Whenever a line below mentions the word "fullDuplex", that line should be copied.

• _Stored data_
•••

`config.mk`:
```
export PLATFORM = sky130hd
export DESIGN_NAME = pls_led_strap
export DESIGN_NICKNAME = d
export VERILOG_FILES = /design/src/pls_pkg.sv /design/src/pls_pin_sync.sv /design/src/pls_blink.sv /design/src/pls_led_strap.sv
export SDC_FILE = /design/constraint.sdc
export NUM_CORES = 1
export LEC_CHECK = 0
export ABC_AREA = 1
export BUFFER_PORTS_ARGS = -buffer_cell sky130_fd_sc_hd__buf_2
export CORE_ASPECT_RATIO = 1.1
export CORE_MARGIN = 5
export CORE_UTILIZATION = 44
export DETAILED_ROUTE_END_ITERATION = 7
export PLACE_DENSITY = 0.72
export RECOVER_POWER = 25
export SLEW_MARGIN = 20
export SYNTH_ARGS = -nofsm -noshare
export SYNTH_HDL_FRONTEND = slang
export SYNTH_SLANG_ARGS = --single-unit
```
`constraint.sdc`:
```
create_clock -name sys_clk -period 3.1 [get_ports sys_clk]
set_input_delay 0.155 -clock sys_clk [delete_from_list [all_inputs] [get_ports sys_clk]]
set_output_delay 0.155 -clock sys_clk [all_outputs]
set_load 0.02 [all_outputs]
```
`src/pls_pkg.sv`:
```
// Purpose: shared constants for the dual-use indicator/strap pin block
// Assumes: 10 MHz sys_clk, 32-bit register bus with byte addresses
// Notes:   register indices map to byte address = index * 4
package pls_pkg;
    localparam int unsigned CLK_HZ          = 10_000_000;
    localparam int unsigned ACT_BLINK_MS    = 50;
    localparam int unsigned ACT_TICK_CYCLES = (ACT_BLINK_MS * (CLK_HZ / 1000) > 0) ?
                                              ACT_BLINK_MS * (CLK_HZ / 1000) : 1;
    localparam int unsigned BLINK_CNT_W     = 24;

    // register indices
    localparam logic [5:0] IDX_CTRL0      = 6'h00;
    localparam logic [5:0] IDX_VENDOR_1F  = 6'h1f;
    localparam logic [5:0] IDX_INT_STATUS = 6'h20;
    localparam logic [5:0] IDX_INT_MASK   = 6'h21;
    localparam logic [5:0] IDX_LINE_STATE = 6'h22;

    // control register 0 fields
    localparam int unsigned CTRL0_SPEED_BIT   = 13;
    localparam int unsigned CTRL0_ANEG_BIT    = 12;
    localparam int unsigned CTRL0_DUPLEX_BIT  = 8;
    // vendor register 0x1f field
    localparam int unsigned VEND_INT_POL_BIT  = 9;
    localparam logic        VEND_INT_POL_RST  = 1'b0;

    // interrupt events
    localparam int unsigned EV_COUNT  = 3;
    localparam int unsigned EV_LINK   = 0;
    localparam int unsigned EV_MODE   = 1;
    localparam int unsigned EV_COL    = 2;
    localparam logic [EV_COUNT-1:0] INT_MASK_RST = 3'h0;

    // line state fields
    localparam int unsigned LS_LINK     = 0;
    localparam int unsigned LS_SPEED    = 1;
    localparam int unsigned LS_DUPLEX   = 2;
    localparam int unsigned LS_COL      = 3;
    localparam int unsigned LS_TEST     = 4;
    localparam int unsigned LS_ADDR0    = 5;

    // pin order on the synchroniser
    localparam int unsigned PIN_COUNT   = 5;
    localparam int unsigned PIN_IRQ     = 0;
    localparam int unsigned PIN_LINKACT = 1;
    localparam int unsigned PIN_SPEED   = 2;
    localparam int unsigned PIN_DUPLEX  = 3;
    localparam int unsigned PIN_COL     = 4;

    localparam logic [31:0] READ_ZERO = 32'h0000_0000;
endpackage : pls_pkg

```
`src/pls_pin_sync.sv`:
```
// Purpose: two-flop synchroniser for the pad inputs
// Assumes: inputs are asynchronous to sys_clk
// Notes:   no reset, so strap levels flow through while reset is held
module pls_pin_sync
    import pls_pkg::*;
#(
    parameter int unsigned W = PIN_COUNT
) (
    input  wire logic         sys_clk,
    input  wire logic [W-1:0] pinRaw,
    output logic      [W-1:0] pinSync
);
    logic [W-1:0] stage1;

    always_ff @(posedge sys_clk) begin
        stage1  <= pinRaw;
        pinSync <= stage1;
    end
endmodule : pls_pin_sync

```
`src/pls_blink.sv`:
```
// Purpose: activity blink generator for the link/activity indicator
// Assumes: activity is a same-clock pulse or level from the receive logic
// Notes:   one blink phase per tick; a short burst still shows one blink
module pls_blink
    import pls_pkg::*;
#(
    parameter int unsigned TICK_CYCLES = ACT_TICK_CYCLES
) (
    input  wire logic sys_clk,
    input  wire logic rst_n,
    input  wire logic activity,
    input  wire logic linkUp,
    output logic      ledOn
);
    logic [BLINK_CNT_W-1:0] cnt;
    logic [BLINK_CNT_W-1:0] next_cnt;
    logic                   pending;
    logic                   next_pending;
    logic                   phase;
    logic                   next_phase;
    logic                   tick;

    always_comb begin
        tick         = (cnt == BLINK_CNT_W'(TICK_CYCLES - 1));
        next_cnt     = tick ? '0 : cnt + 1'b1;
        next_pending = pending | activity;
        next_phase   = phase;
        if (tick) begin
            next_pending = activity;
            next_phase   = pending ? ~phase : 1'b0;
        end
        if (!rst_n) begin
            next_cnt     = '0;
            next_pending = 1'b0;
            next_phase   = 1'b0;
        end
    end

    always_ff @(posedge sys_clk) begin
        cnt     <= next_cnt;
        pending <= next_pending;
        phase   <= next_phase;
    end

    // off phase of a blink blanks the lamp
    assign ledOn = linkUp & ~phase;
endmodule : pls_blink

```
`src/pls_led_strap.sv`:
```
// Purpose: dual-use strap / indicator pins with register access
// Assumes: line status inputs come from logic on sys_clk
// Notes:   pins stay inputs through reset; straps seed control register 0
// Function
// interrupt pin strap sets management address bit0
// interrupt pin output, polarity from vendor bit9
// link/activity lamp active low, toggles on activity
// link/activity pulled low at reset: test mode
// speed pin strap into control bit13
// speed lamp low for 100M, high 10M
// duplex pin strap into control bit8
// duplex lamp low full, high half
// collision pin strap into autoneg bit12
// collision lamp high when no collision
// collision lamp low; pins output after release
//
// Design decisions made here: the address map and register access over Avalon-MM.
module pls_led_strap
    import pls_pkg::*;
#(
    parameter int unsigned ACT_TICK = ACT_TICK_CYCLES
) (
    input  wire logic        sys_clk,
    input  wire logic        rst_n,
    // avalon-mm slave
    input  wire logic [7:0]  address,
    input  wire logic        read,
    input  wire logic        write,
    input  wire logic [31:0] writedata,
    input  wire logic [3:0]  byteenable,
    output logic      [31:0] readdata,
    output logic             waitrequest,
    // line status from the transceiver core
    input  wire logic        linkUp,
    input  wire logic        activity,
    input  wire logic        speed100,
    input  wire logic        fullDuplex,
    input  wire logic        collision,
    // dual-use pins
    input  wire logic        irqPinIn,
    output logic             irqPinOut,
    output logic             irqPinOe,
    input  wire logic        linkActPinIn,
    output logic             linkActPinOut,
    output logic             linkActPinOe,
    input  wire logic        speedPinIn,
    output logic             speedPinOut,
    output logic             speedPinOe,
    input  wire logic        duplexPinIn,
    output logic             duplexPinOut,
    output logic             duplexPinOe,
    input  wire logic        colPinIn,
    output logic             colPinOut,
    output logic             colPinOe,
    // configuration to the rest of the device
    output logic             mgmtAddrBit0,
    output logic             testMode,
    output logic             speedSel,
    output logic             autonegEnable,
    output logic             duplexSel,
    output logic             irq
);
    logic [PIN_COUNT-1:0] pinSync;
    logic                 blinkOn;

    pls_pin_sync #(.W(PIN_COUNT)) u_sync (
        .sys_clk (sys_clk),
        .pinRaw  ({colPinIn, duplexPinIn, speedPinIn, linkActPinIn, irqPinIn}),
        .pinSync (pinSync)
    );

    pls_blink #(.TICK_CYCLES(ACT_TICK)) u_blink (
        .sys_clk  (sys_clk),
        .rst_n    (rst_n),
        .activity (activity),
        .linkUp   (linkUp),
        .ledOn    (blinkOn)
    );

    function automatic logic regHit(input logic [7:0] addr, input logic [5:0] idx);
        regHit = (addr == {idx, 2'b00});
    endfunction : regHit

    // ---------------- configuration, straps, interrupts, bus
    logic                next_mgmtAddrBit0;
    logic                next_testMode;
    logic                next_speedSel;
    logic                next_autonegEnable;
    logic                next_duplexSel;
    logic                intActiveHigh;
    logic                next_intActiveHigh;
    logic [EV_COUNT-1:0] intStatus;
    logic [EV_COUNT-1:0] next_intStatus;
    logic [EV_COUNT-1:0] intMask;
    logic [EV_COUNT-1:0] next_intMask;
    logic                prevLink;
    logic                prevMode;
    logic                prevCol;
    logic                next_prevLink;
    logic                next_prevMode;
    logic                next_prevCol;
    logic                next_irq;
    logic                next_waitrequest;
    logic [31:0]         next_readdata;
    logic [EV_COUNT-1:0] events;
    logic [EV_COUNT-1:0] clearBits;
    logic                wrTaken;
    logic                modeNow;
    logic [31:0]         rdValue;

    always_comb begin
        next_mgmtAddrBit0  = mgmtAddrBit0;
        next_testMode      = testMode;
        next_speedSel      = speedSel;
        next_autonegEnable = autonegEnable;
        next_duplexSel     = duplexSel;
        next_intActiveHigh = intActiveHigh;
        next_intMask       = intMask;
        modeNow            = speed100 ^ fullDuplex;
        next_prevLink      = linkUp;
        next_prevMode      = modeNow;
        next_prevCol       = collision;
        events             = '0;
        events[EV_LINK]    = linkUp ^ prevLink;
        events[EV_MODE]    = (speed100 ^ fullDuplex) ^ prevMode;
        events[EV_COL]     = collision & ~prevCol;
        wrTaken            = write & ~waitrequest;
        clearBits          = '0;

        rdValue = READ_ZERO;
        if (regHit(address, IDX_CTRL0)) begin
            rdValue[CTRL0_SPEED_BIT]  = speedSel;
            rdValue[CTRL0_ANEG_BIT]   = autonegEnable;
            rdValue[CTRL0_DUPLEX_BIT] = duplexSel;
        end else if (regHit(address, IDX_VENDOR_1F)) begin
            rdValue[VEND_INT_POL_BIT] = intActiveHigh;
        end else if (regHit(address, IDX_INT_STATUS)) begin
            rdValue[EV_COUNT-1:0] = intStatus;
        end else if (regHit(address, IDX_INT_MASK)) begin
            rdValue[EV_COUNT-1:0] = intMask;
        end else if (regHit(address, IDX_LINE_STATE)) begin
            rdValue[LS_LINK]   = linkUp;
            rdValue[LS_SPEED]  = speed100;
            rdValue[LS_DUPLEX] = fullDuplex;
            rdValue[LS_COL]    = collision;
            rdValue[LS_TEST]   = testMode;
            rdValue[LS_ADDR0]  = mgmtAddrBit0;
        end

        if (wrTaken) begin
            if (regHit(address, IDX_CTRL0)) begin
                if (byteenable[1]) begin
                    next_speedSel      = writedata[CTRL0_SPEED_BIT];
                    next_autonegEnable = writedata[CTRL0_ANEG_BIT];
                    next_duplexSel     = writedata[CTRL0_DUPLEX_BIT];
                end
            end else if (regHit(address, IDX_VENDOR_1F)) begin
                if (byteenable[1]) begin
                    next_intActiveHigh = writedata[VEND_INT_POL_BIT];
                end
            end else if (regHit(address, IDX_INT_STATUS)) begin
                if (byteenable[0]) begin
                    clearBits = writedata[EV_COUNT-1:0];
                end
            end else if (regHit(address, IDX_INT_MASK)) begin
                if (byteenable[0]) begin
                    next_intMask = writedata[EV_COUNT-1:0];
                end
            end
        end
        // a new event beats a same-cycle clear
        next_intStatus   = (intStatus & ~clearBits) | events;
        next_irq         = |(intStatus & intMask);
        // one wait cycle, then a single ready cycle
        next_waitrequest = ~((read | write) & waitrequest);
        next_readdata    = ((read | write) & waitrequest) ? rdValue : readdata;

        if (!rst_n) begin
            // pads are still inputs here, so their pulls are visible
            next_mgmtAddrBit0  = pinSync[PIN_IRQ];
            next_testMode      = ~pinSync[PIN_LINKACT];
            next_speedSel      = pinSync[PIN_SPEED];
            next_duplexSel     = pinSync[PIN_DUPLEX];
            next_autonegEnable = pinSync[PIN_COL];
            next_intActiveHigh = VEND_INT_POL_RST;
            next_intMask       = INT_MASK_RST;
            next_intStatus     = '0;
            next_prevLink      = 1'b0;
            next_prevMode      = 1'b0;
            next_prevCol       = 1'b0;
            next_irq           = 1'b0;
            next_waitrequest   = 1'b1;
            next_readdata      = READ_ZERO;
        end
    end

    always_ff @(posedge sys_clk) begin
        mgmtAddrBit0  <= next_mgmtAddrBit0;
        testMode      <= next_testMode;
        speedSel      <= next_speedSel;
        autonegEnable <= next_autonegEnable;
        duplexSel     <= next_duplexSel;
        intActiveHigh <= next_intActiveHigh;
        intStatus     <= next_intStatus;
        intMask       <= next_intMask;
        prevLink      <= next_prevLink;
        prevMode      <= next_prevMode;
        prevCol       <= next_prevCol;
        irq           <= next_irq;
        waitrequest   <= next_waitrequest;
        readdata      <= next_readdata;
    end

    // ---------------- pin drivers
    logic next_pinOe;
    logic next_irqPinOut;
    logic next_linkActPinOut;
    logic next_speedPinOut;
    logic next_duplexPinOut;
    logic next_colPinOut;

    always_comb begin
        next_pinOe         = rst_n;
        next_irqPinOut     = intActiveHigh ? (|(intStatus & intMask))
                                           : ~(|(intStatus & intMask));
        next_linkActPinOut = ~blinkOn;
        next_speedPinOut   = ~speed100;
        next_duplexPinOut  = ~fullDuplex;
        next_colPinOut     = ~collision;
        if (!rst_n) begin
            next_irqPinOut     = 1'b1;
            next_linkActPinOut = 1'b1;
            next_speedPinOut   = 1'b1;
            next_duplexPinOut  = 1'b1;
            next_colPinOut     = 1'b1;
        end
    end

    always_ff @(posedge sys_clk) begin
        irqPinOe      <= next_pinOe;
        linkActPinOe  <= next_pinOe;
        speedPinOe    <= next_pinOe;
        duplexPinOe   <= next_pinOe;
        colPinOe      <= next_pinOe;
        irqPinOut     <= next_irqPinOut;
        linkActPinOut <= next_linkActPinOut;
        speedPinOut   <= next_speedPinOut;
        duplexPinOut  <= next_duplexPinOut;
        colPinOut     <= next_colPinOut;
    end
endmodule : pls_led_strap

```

•••

• _Exercise result_
    input  wire logic        fullDuplex,
        modeNow            = speed100 ^ fullDuplex;
        events[EV_MODE]    = (speed100 ^ fullDuplex) ^ prevMode;
            rdValue[LS_DUPLEX] = fullDuplex;
        next_duplexPinOut  = ~fullDuplex;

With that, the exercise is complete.